- Problem requirements
Your answer is a copy of every line in the records where "layout" appears.

- Given records

Source: an optimization exercise on an open RTL-to-GDS flow (aim: a short achievable clock period and few clock cycles). Production flows keep margins and buffers that such runs may drop. Where RTL was checked, it was by simulation tests only, not by an equivalence proof against the original. For runs 3 and 4, only the layout was checked, not whether the RTL still works. Power is estimated from default activity; no workload was simulated.

**flow/design.v**
```verilog
`timescale 1ns/10ps
package fill_rect_pkg;
    typedef logic [15:0] coord_t;
    typedef logic [11:0] rgb_t;
    localparam int CMD_BYTES = 11;
    localparam logic [1:0] REG_FB_BASE = 2'd0;
    localparam logic [1:0] REG_STRIDE  = 2'd1;
    localparam logic [1:0] REG_CLIP    = 2'd2;
    localparam logic [1:0] REG_COUNT   = 2'd3;
endpackage
`timescale 1ns/10ps
module cmd_fifo #(
    parameter int DEPTH = 4,
    parameter int W     = 72
) (
    input  logic         clk,
    input  logic         rst_,
    input  logic         push,
    input  logic [W-1:0] push_data,
    input  logic         pop,
    output logic         head_valid,
    output logic [W-1:0] head_data,
    input  logic         accept_last,
    output logic         cmd_ready,
    output logic         not_empty_next
);
    localparam int CNT_W = $clog2(DEPTH + 1);
    logic [W-1:0]     mem [DEPTH];
    logic [CNT_W-1:0] cnt;
    logic [CNT_W-1:0] cnt_d;
    logic [CNT_W-1:0] occ_d;
    logic             full_q;
    assign head_valid = (cnt != '0);
    assign head_data  = mem[0];
    assign cmd_ready  = !full_q;
    always_comb
    begin
        cnt_d = cnt;
        if (push && !pop)
            cnt_d = cnt + 1'b1;
        else if (!push && pop)
            cnt_d = cnt - 1'b1;
    end
    assign occ_d          = cnt_d + CNT_W'(accept_last);
    assign not_empty_next = (occ_d != '0);
    always_ff @(posedge clk or negedge rst_)
    begin
        if (!rst_)
        begin
            cnt    <= '0;
            full_q <= 1'b0;
        end
        else
        begin
            cnt    <= cnt_d;
            full_q <= (occ_d >= CNT_W'(DEPTH));
        end
    end
    always_ff @(posedge clk)
    begin
        for (int i = 0; i < DEPTH; i++)
        begin
            if (pop)
            begin
                if (push && CNT_W'(i + 1) == cnt)
                    mem[i] <= push_data;
                else if (i + 1 < DEPTH)
                    mem[i] <= mem[(i + 1 < DEPTH) ? i + 1 : i];
            end
            else if (push && CNT_W'(i) == cnt)
                mem[i] <= push_data;
        end
    end
endmodule
`timescale 1ns/10ps
module fill_rect_decode_engine #(
    parameter int ADDR_W = 24
) (
    input  logic                  clk,
    input  logic                  rst_,
    input  logic                  cmd_valid,
    input  logic [7:0]            cmd_data,
    input  logic                  cmd_ready,
    input  logic [ADDR_W-1:0]     fb_base,
    input  fill_rect_pkg::coord_t stride,
    input  logic [17:0]           stride3,
    input  fill_rect_pkg::coord_t clip_w,
    input  fill_rect_pkg::coord_t clip_h,
    output logic                  partial_next,
    output logic                  accept_last,
    output logic                  cmd_push,
    output logic [ADDR_W-1:0]     push_addr,
    output fill_rect_pkg::coord_t push_w,
    output fill_rect_pkg::coord_t push_h,
    output logic                  push_w1,
    output logic                  push_h1,
    output logic                  push_empty,
    output fill_rect_pkg::rgb_t   push_rgb
);
    logic [3:0]  bidx;
    logic        accept;
    logic [7:0]  xh, xl, yh, yl, wh, wl, hh, hl;
    logic [3:0]  rv, gv, bv;
    logic [15:0] x, y, w, h;
    logic [ADDR_W-1:0] bx_q;
    logic [ADDR_W-1:0] acc_q;
    logic [16:0]       dx_q, dy_q;
    logic [15:0]       visw_q, vish_q;
    logic        m_run;
    logic [7:0]  m_oh;
    logic        m_stall;
    logic [1:0]  m_dig;
    logic [17:0] pp_q;
    assign accept  = cmd_valid && cmd_ready;
    assign accept_last  = accept && (bidx == 4'd10);
    assign partial_next = accept ? (bidx != 4'd10) : (bidx != 4'd0);
    assign x = {xh, xl};
    assign y = {yh, yl};
    assign w = {wh, wl};
    assign h = {hh, hl};
    always_ff @(posedge clk or negedge rst_)
    begin
        if (!rst_)
        begin
            bidx     <= '0;
            cmd_push <= 1'b0;
            m_run    <= 1'b0;
            m_oh     <= '0;
        end
        else
        begin
            cmd_push <= accept_last;
            if (accept)
                bidx <= (bidx == 4'd10) ? 4'd0 : bidx + 4'd1;
            if (accept && bidx == 4'd2)
            begin
                m_run <= 1'b1;
                m_oh  <= 8'd1;
            end
            else if (m_run && !m_stall)
            begin
                m_oh <= {m_oh[6:0], 1'b0};
                if (m_oh[7])
                    m_run <= 1'b0;
            end
        end
    end
    always_ff @(posedge clk)
    begin
        if (accept)
        begin
            case (bidx)
                4'd0:  xh <= cmd_data;
                4'd1:  xl <= cmd_data;
                4'd2:  yh <= cmd_data;
                4'd3:  yl <= cmd_data;
                4'd4:  wh <= cmd_data;
                4'd5:  wl <= cmd_data;
                4'd6:  hh <= cmd_data;
                4'd7:  hl <= cmd_data;
                4'd8:  rv <= cmd_data[3:0];
                4'd9:  gv <= cmd_data[3:0];
                default: bv <= cmd_data[3:0];
            endcase
        end
    end
    function automatic logic [17:0] stride_mul(input logic [1:0] d,
                                               input fill_rect_pkg::coord_t s,
                                               input logic [17:0] s3);
        case (d)
            2'd0: stride_mul = '0;
            2'd1: stride_mul = {2'b0, s};
            2'd2: stride_mul = {1'b0, s, 1'b0};
            default: stride_mul = s3;
        endcase
    endfunction
    assign m_stall = m_oh[3] && (bidx == 4'd3);
    assign m_dig   = ({2{m_oh[0]}} & yh[5:4]) | ({2{m_oh[1]}} & yh[3:2]) |
                     ({2{m_oh[2]}} & yh[1:0]) | ({2{m_oh[3]}} & yl[7:6]) |
                     ({2{m_oh[4]}} & yl[5:4]) | ({2{m_oh[5]}} & yl[3:2]) |
                     ({2{m_oh[6]}} & yl[1:0]);
    always_ff @(posedge clk)
    begin
        if (accept && bidx == 4'd2)
        begin
            acc_q <= '0;
            pp_q  <= stride_mul(cmd_data[7:6], stride, stride3);
        end
        else if (m_run && !m_stall)
        begin
            acc_q <= {acc_q[ADDR_W-3:0], 2'b00} + ADDR_W'(pp_q);
            pp_q  <= stride_mul(m_dig, stride, stride3);
        end
    end
    always_ff @(posedge clk)
    begin
        bx_q   <= fb_base + ADDR_W'(x);
        dx_q   <= {1'b0, clip_w} - {1'b0, x};
        dy_q   <= {1'b0, clip_h} - {1'b0, y};
        if (dx_q[16] || dx_q[15:0] == 16'd0)
            visw_q <= '0;
        else
            visw_q <= (w < dx_q[15:0]) ? w : dx_q[15:0];
        if (dy_q[16] || dy_q[15:0] == 16'd0)
            vish_q <= '0;
        else
            vish_q <= (h < dy_q[15:0]) ? h : dy_q[15:0];
    end
    assign push_addr  = acc_q + bx_q;
    assign push_w     = visw_q;
    assign push_h     = vish_q;
    assign push_w1    = (visw_q == 16'd1);
    assign push_h1    = (vish_q == 16'd1);
    assign push_empty = (visw_q == 16'd0) || (vish_q == 16'd0);
    assign push_rgb   = {rv, gv, bv};
endmodule
`timescale 1ns/10ps
module fill_rect_pixel_gen #(
    parameter int ADDR_W = 24
) (
    input  logic                  clk,
    input  logic                  rst_,
    input  logic                  head_valid,
    input  logic [ADDR_W-1:0]     head_addr,
    input  fill_rect_pkg::coord_t head_w,
    input  fill_rect_pkg::coord_t head_h,
    input  logic                  head_w1,
    input  logic                  head_h1,
    input  logic                  head_empty,
    input  fill_rect_pkg::rgb_t   head_rgb,
    input  fill_rect_pkg::coord_t stride,
    output logic                  pop,
    output logic                  rect_done,
    output logic                  pv_next,
    output logic                  pix_valid,
    input  logic                  pix_ready,
    output logic [ADDR_W-1:0]     pix_addr,
    output fill_rect_pkg::rgb_t   pix_rgb
);
    logic              xfer;
    logic              last_pix;
    logic              load;
    logic              load_empty;
    fill_rect_pkg::coord_t ccnt, rcnt, wid;
    logic              clast, rlast, wid1;
    logic [ADDR_W-1:0] rowst;
    logic [ADDR_W-1:0] next_row;
    assign xfer       = pix_valid && pix_ready;
    assign last_pix   = clast && rlast;
    assign load       = head_valid && !head_empty && (!pix_valid || (xfer && last_pix));
    assign load_empty = head_valid && head_empty && !pix_valid;
    assign pop        = load || load_empty;
    assign rect_done  = (xfer && last_pix) || load_empty;
    assign next_row   = rowst + ADDR_W'(stride);
    always_comb
    begin
        pv_next = pix_valid;
        if (load)
            pv_next = 1'b1;
        else if (xfer && last_pix)
            pv_next = 1'b0;
    end
    always_ff @(posedge clk or negedge rst_)
    begin
        if (!rst_)
            pix_valid <= 1'b0;
        else
            pix_valid <= pv_next;
    end
    always_ff @(posedge clk)
    begin
        if (load)
        begin
            pix_addr <= head_addr;
            rowst    <= head_addr;
            pix_rgb  <= head_rgb;
            ccnt     <= head_w;
            clast    <= head_w1;
            wid      <= head_w;
            wid1     <= head_w1;
            rcnt     <= head_h;
            rlast    <= head_h1;
        end
        else if (xfer)
        begin
            if (clast)
            begin
                pix_addr <= next_row;
                rowst    <= next_row;
                ccnt     <= wid;
                clast    <= wid1;
                rcnt     <= rcnt - 16'd1;
                rlast    <= (rcnt == 16'd2);
            end
            else
            begin
                pix_addr <= pix_addr + ADDR_W'(1);
                ccnt     <= ccnt - 16'd1;
                clast    <= (ccnt == 16'd2);
            end
        end
    end
endmodule
`timescale 1ns/10ps
module fb_config_regs #(
    parameter int ADDR_W = 24
) (
    input  logic                  clk,
    input  logic                  rst_,
    input  logic                  cfg_wr,
    input  logic [1:0]            cfg_addr,
    input  logic [31:0]           cfg_wdata,
    output logic [31:0]           cfg_rdata,
    output logic [ADDR_W-1:0]     fb_base,
    output fill_rect_pkg::coord_t stride,
    output logic [17:0]           stride3,
    output fill_rect_pkg::coord_t clip_w,
    output fill_rect_pkg::coord_t clip_h,
    input  logic                  rect_done,
    input  logic                  busy_next,
    output logic                  busy
);
    logic [31:0] done_count;
    always_ff @(posedge clk or negedge rst_)
    begin
        if (!rst_)
        begin
            fb_base    <= '0;
            stride     <= '0;
            clip_w     <= '0;
            clip_h     <= '0;
            done_count <= '0;
            busy       <= 1'b0;
        end
        else
        begin
            if (cfg_wr)
            begin
                case (cfg_addr)
                    fill_rect_pkg::REG_FB_BASE: fb_base <= cfg_wdata[ADDR_W-1:0];
                    fill_rect_pkg::REG_STRIDE:  stride  <= cfg_wdata[15:0];
                    fill_rect_pkg::REG_CLIP:
                    begin
                        clip_w <= cfg_wdata[31:16];
                        clip_h <= cfg_wdata[15:0];
                    end
                    default:     ;
                endcase
            end
            if (rect_done)
                done_count <= done_count + 32'd1;
            busy <= busy_next;
        end
    end
    always_ff @(posedge clk)
        stride3 <= {2'b00, stride} + {1'b0, stride, 1'b0};
    always_comb
    begin
        case (cfg_addr)
            fill_rect_pkg::REG_FB_BASE: cfg_rdata = 32'(fb_base);
            fill_rect_pkg::REG_STRIDE:  cfg_rdata = {16'd0, stride};
            fill_rect_pkg::REG_CLIP:    cfg_rdata = {clip_w, clip_h};
            default:     cfg_rdata = done_count;
        endcase
    end
endmodule
`timescale 1ns/10ps
module fill_rect_top #(
    parameter int ADDR_W     = 24,
    parameter int FIFO_DEPTH = 16
) (
    input  logic                clk,
    input  logic                rst_,
    input  logic                cmd_valid,
    input  logic [7:0]          cmd_data,
    output logic                cmd_ready,
    input  logic                cfg_wr,
    input  logic [1:0]          cfg_addr,
    input  logic [31:0]         cfg_wdata,
    output logic [31:0]         cfg_rdata,
    output logic                busy,
    output logic                pix_valid,
    input  logic                pix_ready,
    output logic [ADDR_W-1:0]   pix_addr,
    output fill_rect_pkg::rgb_t pix_rgb
);
    localparam int QW = ADDR_W + 16 + 16 + 3 + 12;
    logic [ADDR_W-1:0]     fb_base;
    fill_rect_pkg::coord_t stride;
    logic [17:0]           stride3;
    fill_rect_pkg::coord_t clip_w;
    fill_rect_pkg::coord_t clip_h;
    logic                  partial_next;
    logic                  accept_last;
    logic                  cmd_push;
    logic [ADDR_W-1:0]     push_addr;
    fill_rect_pkg::coord_t push_w, push_h;
    logic                  push_w1, push_h1, push_empty;
    fill_rect_pkg::rgb_t   push_rgb;
    logic                  q_pop;
    logic                  head_valid;
    logic [QW-1:0]         head_data;
    logic                  q_not_empty_next;
    logic                  rect_done;
    logic                  pv_next;
    logic                  busy_next;
    fill_rect_decode_engine #(
        .ADDR_W (ADDR_W)
    ) u_decode (
        .clk          (clk),
        .rst_         (rst_),
        .cmd_valid    (cmd_valid),
        .cmd_data     (cmd_data),
        .cmd_ready    (cmd_ready),
        .fb_base      (fb_base),
        .stride       (stride),
        .stride3      (stride3),
        .clip_w       (clip_w),
        .clip_h       (clip_h),
        .partial_next (partial_next),
        .accept_last  (accept_last),
        .cmd_push     (cmd_push),
        .push_addr    (push_addr),
        .push_w       (push_w),
        .push_h       (push_h),
        .push_w1      (push_w1),
        .push_h1      (push_h1),
        .push_empty   (push_empty),
        .push_rgb     (push_rgb)
    );
    cmd_fifo #(
        .DEPTH (4),
        .W     (QW)
    ) u_cmd_fifo (
        .clk            (clk),
        .rst_           (rst_),
        .push           (cmd_push),
        .push_data      ({push_addr, push_w, push_h, push_w1, push_h1, push_empty, push_rgb}),
        .pop            (q_pop),
        .head_valid     (head_valid),
        .head_data      (head_data),
        .accept_last    (accept_last),
        .cmd_ready      (cmd_ready),
        .not_empty_next (q_not_empty_next)
    );
    fill_rect_pixel_gen #(
        .ADDR_W (ADDR_W)
    ) u_pixel_gen (
        .clk        (clk),
        .rst_       (rst_),
        .head_valid (head_valid),
        .head_addr  (head_data[QW-1 -: ADDR_W]),
        .head_w     (head_data[46:31]),
        .head_h     (head_data[30:15]),
        .head_w1    (head_data[14]),
        .head_h1    (head_data[13]),
        .head_empty (head_data[12]),
        .head_rgb   (head_data[11:0]),
        .stride     (stride),
        .pop        (q_pop),
        .rect_done  (rect_done),
        .pv_next    (pv_next),
        .pix_valid  (pix_valid),
        .pix_ready  (pix_ready),
        .pix_addr   (pix_addr),
        .pix_rgb    (pix_rgb)
    );
    assign busy_next = partial_next || q_not_empty_next || pv_next;
    fb_config_regs #(
        .ADDR_W (ADDR_W)
    ) u_config_regs (
        .clk        (clk),
        .rst_       (rst_),
        .cfg_wr     (cfg_wr),
        .cfg_addr   (cfg_addr),
        .cfg_wdata  (cfg_wdata),
        .cfg_rdata  (cfg_rdata),
        .fb_base    (fb_base),
        .stride     (stride),
        .stride3    (stride3),
        .clip_w     (clip_w),
        .clip_h     (clip_h),
        .rect_done  (rect_done),
        .busy_next  (busy_next),
        .busy       (busy)
    );
endmodule
```
**flow/run.sh**
```bash
#!/bin/bash
# synth_recipe.tcl (not shown) runs the flow's synth.tcl, then flattens the netlist and writes it again
# the make line also repeats each setting of config.mk as NAME=value (left out here)
make -C /OpenROAD-flow-scripts/flow DESIGN_CONFIG=/design/flow/config.mk WORK_HOME=/design/flow/orfs CLKGATE_MAP_FILE= SYNTH_SCRIPT=/design/flow/synth_recipe.tcl finish
```
**flow/config.mk**
```make
export PLATFORM = sky130hd
export DESIGN_NAME = fill_rect_top
export DESIGN_NICKNAME = fill_rect_top
export VERILOG_FILES = /design/flow/design.v
export SDC_FILE = /design/flow/constraint.sdc
export NUM_CORES = 4
export LEC_CHECK = 0
export ABC_CLOCK_PERIOD_IN_PS = 3000
export CAP_MARGIN = 20
export CORE_MARGIN = 2
export CORE_UTILIZATION = 40
export SETUP_SLACK_MARGIN = 3.2
export SLEW_MARGIN = 20
```
**flow/constraint.sdc**
```tcl
create_clock -name core_clock -period 6.5 [get_ports {clk}]
set_input_delay 1.3000 -clock core_clock [delete_from_list [all_inputs] [get_ports {clk}]]
set_output_delay 1.3000 -clock core_clock [all_outputs]
set_load 0.01 [all_outputs]
```
==> metrics.yaml, run 1 <==
status: "complete, no violations"
vias: 27400
drc: 0
routed.top_layer: "met5"
finalPower_mw: 19.5
ys_ff_latch: 745
reg2reg_from: "u_config_regs.stride[6]"
synth_xor_area_share_pct: 4.51
drtIter0Drc: 2109
num_io_pins: 118
track_usage_pct: 20.7
num_rows: 111
synth_cell_types: 97
gp_congestion: 0.893
cp_max_fo: 4
seq_area_um2: 19000
synth.area.mux_share_pct: 5.83
fin_crit_sh_pct: 53.0
period_needed_ns: 3.44
synth_compound_area_share_pct: 13.9
syn_avg_cell_area_um2: 10.0
grt_max_degree: 80
p_per_area_nw_per_um2: 459
worst_setup_path_end_kind: "primary output"
drive_above_1_share_pct: 10.9
cts_tree: "built"
clk_pin_slew_ns: 0.06
syn_inst: 3668
cp.arrival_ns: 2.14
combPwrFrac_pct: 36.1
intPower_mw: 12.3
r2r_cells: 8
min_to: "u_pixel_gen.pix_rgb[1]"
clk-insertion-delay-late_ns: 0.64
ys.flop_type: "edfxtp_1"
drtPass1Iterations: 6
clock.fmax_ghz: 0.290
hold_viol: 0
antenna_left: 0
vias_per_cell: 5.44
path_class: "in2out"
worst_slew_pin_slew_ns: 1.06
final_cells: 5036
start_util_pct: 40.3
dieArea_um2: 94500
diodes: 0
wl_met1_mm: 45.8
cts_buffers: 80
setup_viol: 0
r2r_slack_ns: 3.38
antenna_found_initial: 1
pwr-share-clk_pct: 22.7
setup_tns_ns: 0
p_seq_share_pct: 41.2
synth_fa_ha_area_share_pct: 5.95
multi_input_area_um2: 17000
yosysSeqAreaShare_pct: 51.6
clkSinkCount: 745
max_slew_margin_pct: 28.6
hp-start: "u_cmd_fifo.mem[0][1]"
die_x_um: 307
hold_path_class: "reg2reg"
yosysWarnings: 5
p_leak_nw: 17.3
syn_to_final_growth_pct: 15.2
required_ns: 5.20
io_buffers: 117
synth_top_family_by_area: "simple AND/OR/NAND/NOR gates"
core_region_area_um2: 91400
irDropWorstVdd_v: 0.000226
maxCapViolCount: 0
yosys.area_share.simple_pct: 15.1
maxSlewViolCount: 0
yosys-top-cells-area: "edfxtp_1 28%, dfxtp_1 15%, dfrtp_1 8.4%, nand2_1 6.0%, ha_1 5.6%"
hold_path_depth: 0
dieHeight_um: 307
synthArstFlopShare_pct: 16.6
dp_cells: 4848
synth.cell_area_um2: 36800
cts_root_buf: "clkbuf_16"
p_sw_share_pct: 37.0
place_hpwl_mm: 67.4
grt_pass1_wl_mm: 154
fin_worst_skew_ns: 0.0245
dr_wl_met3_mm: 5.13
clockBufferDepth: 3
synth_edf_count: 347
r2r_end: "u_pixel_gen.pix_addr[23]"
switchingPower_mw: 7.20
rsz0062_at_grt: "true"
fin_nets: 4000
synth_top_area_share_pct: 28.3
h-tree-depth: 3
met2WireLength_mm: 45.2
wl_per_cell_um: 19.5
start_kind: "input pin"
wl_mm: 98.4
yosys.area.top_type: "edfxtp_1"
fill_cells: 8558
grt_pass1_vias: 26300
grt_overflow_total: 0
-- final cells by class --
type | count | share of cell area, %
sequential | 745 | 44.8
timing repair buffer | 188 | 4.53
multi-input combinational | 2647 | 40.1
inverter | 120 | 1.09
tap | 1186 | 3.50
clock buffer | 113 | 5.28
clock inverter | 37 | 0.717
-- state kept, by name, summed over array words and instances (netlist names), 17 cells and up --
register	flops
u_cmd_fifo.mem	284
u_config_regs.done_count	32
u_config_regs.fb_base	24
u_config_regs.stride3	18
u_decode.acc_q	24
u_decode.bx_q	24
u_decode.dx_q	17
u_decode.dy_q	17
u_decode.pp_q	18
u_pixel_gen.pix_addr	24
u_pixel_gen.rowst	24
-- layer usage --
metal	track usage (%)	vias to the layer above
li1	-	13400
met1	28.6	13200
met2	33.6	728
met3	2.98	124
met4	6.14	2
met5	0	-
-- cells in the mapped netlist (31+ instances only) --
| master | n |
|---|---|
| mux2_2 | 112 |
| dfxtp_1 | 274 |
| nor2b_1 | 32 |
| nor3_1 | 43 |
| inv_1 | 119 |
| nand2_1 | 586 |
| ha_1 | 164 |
| nor2_1 | 409 |
| xnor2_1 | 136 |
| nand3_1 | 66 |
| mux2i_1 | 51 |
| o21ai_0 | 175 |
| clkbuf_1 | 99 |
| buf_2 | 37 |
| edfxtp_1 | 347 |
| o22ai_1 | 100 |
| o21a_1 | 31 |
| dfrtp_1 | 124 |
| a211oi_1 | 33 |
| a21o_1 | 38 |
| xor2_1 | 50 |
| a21oi_1 | 227 |
| a221oi_1 | 36 |
-- critical path: stages --
cell and delay (ns):
buf_16 0.09, buf_12 0.11, mux4_2 0.49, buf_2 0.15
-- power by group through the flow --
stage               Sequential, mW  Combinational [mW]  Clock [mW]
global route                  8.20                7.90        4.70
detailed placement            8.07                6.81           0
floorplan                     7.56                5.25           0
finish                        8.03                7.03        4.42
CTS                           8.00                6.91        4.52
global placement              8.06                6.71           0
-- cell usage in the layout (no fill, tap or decap), drive strengths merged, types with 101 or more instances in the layout --
master  instances
nand2         588
nor2          415
edfxtp        347
dfxtp         274
a21oi         229
o21ai         188
ha            164
xnor2         138
dfrtp         124
inv           121
clkbuf        114
mux2          113
o22ai         101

- Output for this task
Source: an optimization exercise on an open RTL-to-GDS flow (aim: a short achievable clock period and few clock cycles). Production flows keep margins and buffers that such runs may drop. Where RTL was checked, it was by simulation tests only, not by an equivalence proof against the original. For runs 3 and 4, only the layout was checked, not whether the RTL still works. Power is estimated from default activity; no workload was simulated.
-- cell usage in the layout (no fill, tap or decap), drive strengths merged, types with 101 or more instances in the layout --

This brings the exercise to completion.